65 Les effectifs se comptent en plusieurs dizaines, voire en plusieurs centaines d’enfants : la première salle, rue du

Bac, accueille rapidement une centaine d’enfants de 18 mois à 7 ans, encadrés par 2 religieuses (Luc, 1997, p. 19). D. Cochin recommande plus d’une personne au-dessus de 50 ou 60 enfants, 2 pour 100 enfants et 3 pour 200 (Co- chin, 1834, p. 180). M. Pape-Carpantier, lorsqu’elle abandonne provisoirement sa place à l’asile de la Frèche, pour cause d’épuisement, accueillait, avec l’aide de sa mère, 140 enfants (Cosnier, 2003, p. 75).
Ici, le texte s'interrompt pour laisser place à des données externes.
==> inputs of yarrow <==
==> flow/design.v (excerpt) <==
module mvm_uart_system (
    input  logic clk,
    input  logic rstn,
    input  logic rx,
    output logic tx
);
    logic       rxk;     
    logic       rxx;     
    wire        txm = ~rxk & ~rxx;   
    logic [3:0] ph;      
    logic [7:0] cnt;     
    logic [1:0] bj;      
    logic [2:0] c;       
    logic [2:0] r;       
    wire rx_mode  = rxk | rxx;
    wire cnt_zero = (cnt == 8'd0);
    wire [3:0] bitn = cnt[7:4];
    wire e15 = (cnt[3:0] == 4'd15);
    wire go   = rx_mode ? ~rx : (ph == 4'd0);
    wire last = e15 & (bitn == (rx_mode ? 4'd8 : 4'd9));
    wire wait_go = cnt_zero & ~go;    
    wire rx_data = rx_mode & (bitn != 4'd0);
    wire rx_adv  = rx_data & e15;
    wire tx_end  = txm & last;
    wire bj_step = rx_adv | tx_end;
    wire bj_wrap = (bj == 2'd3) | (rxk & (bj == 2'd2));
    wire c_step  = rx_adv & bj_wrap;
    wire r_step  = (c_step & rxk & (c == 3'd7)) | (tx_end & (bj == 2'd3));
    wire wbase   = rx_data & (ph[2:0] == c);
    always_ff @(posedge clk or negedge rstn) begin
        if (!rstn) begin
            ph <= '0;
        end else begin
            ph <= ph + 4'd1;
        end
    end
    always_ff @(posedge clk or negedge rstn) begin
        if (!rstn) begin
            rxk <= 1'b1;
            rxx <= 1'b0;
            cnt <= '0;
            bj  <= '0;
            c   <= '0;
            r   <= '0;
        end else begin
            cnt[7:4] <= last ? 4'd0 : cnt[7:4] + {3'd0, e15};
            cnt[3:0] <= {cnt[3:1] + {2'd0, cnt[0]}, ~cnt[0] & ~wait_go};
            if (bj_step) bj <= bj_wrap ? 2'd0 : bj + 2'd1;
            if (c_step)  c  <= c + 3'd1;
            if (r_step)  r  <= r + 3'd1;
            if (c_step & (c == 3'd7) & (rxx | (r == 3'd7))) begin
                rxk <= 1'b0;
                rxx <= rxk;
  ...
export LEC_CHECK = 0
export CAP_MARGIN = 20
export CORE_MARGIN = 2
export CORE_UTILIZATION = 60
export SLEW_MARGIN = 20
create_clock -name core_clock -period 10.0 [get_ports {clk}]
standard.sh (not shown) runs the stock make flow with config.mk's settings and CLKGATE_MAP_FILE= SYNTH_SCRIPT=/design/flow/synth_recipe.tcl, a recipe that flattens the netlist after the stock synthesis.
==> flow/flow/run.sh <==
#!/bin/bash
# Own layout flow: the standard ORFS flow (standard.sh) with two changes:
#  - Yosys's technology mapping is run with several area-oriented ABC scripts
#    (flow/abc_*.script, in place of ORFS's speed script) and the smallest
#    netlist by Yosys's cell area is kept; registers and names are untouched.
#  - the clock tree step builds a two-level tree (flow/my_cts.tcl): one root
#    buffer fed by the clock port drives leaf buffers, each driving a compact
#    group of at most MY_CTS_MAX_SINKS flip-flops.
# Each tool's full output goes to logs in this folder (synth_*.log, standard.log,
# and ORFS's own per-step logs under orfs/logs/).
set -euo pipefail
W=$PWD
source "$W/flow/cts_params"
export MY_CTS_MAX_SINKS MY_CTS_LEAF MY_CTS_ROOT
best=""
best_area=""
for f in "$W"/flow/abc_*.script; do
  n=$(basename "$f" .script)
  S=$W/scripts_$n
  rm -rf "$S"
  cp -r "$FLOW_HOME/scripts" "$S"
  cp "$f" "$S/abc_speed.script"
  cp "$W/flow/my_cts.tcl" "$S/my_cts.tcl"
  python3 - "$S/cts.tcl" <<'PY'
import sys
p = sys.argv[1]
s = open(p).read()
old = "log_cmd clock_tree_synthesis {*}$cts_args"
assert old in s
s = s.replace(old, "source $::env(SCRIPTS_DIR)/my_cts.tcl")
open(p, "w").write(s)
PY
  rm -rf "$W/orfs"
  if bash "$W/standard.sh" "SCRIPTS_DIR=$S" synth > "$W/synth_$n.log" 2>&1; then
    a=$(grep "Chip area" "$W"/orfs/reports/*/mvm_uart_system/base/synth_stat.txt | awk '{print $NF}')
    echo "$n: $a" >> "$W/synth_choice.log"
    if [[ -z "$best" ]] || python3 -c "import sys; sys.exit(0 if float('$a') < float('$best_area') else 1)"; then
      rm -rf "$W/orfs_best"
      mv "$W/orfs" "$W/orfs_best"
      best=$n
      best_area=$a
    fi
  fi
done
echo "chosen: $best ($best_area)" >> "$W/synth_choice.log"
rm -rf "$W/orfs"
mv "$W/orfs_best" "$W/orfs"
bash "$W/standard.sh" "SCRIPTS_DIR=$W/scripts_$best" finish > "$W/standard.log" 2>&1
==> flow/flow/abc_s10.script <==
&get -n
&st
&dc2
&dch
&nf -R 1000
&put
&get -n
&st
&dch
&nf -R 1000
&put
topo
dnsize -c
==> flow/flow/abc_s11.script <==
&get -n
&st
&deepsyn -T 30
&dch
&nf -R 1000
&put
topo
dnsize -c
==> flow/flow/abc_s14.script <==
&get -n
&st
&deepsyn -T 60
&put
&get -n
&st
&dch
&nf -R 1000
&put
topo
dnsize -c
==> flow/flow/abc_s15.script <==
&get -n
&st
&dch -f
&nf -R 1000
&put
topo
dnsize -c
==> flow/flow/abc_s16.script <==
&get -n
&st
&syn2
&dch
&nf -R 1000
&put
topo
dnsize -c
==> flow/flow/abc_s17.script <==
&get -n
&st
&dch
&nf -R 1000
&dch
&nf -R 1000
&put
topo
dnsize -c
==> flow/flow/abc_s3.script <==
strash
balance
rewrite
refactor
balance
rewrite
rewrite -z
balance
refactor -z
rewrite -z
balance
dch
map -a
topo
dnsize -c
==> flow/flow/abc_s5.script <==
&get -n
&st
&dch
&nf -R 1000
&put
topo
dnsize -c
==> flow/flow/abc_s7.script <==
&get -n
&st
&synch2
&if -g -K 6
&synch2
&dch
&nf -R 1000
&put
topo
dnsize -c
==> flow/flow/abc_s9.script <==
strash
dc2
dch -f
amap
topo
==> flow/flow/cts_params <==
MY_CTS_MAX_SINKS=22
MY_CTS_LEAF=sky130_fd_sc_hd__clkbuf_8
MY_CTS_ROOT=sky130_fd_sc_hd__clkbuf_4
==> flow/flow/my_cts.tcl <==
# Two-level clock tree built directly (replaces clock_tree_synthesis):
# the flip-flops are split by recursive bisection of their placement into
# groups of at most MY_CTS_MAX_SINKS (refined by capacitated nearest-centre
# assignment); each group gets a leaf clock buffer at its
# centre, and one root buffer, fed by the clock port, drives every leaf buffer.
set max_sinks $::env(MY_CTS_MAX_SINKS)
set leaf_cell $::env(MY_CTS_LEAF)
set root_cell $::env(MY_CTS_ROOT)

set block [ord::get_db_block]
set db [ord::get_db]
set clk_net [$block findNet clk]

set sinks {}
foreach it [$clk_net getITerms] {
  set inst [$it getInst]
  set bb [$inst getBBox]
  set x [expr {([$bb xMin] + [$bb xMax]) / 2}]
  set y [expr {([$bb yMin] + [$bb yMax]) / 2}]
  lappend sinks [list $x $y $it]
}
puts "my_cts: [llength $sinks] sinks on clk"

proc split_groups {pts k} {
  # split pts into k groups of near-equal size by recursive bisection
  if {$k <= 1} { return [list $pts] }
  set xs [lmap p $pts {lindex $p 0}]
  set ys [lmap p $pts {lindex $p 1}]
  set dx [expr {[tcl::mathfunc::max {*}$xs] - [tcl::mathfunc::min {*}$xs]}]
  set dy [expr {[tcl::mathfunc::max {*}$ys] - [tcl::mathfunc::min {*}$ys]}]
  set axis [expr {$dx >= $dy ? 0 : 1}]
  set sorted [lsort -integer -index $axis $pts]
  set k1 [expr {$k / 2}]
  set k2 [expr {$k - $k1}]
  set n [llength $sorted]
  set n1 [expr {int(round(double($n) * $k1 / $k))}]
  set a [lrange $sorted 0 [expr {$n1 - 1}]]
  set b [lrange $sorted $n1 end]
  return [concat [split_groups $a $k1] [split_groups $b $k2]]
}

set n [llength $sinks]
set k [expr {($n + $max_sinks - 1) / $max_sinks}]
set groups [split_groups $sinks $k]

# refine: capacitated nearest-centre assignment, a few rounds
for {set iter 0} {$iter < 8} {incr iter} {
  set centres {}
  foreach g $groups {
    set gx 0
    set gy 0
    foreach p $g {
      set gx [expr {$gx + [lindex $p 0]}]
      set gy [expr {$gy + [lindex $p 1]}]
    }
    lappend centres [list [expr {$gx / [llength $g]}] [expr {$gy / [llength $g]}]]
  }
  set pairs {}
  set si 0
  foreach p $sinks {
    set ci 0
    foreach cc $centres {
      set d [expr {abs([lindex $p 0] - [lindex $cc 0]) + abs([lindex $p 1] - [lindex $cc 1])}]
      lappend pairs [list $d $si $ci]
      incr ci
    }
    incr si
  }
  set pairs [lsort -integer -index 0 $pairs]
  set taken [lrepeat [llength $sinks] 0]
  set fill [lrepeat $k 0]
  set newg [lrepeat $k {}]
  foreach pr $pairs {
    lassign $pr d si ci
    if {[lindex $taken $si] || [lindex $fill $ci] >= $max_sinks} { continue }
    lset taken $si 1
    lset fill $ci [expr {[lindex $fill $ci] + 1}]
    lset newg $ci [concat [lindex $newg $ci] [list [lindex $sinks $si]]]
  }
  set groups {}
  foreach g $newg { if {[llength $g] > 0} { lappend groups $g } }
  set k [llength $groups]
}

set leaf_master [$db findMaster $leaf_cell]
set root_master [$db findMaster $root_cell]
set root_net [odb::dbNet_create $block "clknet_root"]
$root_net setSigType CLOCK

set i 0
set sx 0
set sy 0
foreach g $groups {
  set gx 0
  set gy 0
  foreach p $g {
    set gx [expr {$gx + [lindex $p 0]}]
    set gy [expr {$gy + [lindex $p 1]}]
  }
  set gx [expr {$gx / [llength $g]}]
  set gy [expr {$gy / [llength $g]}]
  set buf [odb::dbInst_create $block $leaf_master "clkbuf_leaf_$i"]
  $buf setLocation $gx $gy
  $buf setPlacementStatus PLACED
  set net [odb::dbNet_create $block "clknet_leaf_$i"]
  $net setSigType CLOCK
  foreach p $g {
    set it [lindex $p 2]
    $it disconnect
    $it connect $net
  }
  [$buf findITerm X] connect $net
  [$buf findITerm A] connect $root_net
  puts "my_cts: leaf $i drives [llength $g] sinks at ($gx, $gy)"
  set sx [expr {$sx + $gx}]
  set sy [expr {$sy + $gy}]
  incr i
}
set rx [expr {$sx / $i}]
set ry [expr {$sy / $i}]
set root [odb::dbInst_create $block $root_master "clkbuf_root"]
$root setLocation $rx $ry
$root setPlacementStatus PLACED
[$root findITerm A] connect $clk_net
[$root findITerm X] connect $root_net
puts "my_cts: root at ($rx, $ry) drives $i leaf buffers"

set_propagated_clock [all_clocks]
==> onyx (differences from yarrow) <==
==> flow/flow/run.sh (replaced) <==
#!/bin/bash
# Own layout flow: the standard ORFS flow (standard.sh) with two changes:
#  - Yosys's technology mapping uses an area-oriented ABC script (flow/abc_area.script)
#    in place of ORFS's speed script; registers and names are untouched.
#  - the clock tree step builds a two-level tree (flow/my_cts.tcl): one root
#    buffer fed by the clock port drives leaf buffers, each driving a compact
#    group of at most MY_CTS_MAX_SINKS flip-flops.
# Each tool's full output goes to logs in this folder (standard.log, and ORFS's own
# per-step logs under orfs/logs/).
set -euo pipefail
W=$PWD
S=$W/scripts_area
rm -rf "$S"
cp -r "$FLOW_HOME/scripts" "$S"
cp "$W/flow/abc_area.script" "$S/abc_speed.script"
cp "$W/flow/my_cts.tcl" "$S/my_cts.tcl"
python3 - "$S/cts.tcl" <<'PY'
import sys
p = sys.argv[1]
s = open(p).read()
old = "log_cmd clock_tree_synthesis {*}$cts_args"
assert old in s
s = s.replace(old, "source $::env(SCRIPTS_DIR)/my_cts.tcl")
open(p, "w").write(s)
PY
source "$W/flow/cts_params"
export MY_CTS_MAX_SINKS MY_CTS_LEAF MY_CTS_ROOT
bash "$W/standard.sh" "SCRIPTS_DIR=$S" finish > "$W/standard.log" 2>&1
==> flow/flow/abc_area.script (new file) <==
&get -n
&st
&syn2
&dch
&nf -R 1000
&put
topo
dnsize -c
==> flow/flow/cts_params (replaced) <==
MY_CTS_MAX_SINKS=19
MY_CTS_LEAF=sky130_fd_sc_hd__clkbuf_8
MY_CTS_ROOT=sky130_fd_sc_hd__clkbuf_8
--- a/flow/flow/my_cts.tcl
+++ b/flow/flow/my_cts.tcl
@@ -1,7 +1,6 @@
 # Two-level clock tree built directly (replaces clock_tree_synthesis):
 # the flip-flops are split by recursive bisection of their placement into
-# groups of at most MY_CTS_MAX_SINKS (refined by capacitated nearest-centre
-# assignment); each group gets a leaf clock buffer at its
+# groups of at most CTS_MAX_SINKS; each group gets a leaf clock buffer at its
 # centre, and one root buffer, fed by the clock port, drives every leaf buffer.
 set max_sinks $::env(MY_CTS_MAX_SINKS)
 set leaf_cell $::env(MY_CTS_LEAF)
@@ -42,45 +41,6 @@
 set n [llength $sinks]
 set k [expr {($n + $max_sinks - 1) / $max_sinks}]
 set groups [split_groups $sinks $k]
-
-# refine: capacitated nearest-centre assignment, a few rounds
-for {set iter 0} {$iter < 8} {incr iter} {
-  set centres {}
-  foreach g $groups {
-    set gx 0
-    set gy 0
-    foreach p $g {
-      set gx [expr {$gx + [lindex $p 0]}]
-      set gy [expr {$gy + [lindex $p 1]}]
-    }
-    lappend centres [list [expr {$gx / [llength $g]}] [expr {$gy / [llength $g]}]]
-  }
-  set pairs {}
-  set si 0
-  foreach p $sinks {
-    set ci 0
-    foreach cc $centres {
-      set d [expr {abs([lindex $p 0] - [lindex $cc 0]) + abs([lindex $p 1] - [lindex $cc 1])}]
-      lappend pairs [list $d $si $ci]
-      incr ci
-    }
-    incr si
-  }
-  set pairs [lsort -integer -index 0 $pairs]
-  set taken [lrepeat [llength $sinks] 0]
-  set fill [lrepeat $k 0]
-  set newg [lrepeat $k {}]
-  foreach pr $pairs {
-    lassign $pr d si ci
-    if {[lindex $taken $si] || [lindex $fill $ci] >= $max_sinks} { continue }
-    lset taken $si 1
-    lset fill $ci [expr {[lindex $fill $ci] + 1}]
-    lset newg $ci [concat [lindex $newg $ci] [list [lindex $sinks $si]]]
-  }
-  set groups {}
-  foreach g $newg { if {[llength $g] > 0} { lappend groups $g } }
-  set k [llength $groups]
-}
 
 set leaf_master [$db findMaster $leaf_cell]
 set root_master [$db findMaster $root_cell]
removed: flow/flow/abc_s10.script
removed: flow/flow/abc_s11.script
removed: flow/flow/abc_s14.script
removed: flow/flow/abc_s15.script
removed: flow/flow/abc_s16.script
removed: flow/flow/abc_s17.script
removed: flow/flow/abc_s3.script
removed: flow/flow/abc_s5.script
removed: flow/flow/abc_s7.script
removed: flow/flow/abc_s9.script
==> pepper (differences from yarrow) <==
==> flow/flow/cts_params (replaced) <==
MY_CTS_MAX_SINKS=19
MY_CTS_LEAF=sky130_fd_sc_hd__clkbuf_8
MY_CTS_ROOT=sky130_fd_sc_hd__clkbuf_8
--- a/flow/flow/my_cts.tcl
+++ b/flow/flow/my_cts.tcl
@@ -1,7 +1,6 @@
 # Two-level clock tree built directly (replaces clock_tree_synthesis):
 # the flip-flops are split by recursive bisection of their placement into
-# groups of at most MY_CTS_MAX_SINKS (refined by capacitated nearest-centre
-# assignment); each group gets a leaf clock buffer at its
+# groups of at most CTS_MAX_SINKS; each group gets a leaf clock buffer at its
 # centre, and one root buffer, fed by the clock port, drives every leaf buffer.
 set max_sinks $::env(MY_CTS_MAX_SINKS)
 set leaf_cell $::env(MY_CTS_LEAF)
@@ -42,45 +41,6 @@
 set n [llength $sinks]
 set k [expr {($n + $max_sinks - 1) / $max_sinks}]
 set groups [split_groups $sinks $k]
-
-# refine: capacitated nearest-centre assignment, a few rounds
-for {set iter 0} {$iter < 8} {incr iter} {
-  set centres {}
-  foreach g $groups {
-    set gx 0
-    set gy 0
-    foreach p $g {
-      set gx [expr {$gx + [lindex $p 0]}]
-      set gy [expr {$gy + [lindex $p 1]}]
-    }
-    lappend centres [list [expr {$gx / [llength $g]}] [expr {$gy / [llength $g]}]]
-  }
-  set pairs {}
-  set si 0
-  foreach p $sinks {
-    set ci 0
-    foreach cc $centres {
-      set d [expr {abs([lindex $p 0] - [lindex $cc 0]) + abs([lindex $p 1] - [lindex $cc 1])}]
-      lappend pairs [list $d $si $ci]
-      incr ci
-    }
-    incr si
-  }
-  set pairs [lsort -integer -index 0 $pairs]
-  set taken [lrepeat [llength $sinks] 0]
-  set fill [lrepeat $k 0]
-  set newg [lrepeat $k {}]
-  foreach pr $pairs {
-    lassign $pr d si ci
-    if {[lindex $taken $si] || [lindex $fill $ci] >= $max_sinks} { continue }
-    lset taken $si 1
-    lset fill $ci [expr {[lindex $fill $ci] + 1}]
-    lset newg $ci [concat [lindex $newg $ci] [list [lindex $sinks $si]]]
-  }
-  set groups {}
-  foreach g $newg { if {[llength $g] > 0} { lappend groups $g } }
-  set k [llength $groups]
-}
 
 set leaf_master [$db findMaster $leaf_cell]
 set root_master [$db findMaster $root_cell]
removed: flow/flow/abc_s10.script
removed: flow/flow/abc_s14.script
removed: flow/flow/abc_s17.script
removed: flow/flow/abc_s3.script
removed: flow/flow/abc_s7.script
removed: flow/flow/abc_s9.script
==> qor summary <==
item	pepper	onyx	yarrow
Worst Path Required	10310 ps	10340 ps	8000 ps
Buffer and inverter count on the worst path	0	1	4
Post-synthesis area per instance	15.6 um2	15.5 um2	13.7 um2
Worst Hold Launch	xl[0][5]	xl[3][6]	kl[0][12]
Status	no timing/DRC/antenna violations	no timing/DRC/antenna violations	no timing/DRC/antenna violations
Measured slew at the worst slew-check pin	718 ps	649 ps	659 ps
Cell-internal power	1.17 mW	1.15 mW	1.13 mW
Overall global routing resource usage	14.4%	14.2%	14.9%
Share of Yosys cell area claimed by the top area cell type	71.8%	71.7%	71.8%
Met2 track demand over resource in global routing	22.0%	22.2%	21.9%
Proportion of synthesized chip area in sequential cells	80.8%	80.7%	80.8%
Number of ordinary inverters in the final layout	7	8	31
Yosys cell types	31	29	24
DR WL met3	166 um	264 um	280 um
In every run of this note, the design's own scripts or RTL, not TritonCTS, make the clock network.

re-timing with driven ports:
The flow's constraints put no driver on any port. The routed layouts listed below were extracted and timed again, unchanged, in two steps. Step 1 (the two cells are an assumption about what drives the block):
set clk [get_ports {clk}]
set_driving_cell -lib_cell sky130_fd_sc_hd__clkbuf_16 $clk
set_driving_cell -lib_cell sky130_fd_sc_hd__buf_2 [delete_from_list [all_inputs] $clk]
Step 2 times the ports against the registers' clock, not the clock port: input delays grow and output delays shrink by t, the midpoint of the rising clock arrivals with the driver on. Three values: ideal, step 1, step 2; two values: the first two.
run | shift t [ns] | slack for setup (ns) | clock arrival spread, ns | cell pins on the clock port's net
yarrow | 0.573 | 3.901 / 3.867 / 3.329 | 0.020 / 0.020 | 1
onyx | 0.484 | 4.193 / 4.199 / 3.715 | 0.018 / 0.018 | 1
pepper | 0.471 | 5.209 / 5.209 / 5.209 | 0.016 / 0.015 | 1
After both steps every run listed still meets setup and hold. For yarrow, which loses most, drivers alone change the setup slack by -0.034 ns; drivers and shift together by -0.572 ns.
A Reims au milieu du siècle, les effectifs se montent à 400 ; à Lille en 1868, on fait état d’un asile recevant de 480 à 520 enfants ; au Havre en 1872 « les six asiles congréganistes publics – jugés "monstrueux" pour les plus gros d’entre eux – reçoivent respectivement 165, 268, 463, 515, 613 et 680 enfants (Luc, 1997, p. 348) Les moyennes nationales d’inscrits par salle sont à l’avenant : 92 en 1840, 67 en 1846, 90 en 1950, 117 en 1863, 123 en 1872, 132 en 1879 (Luc, 1997, p. 263).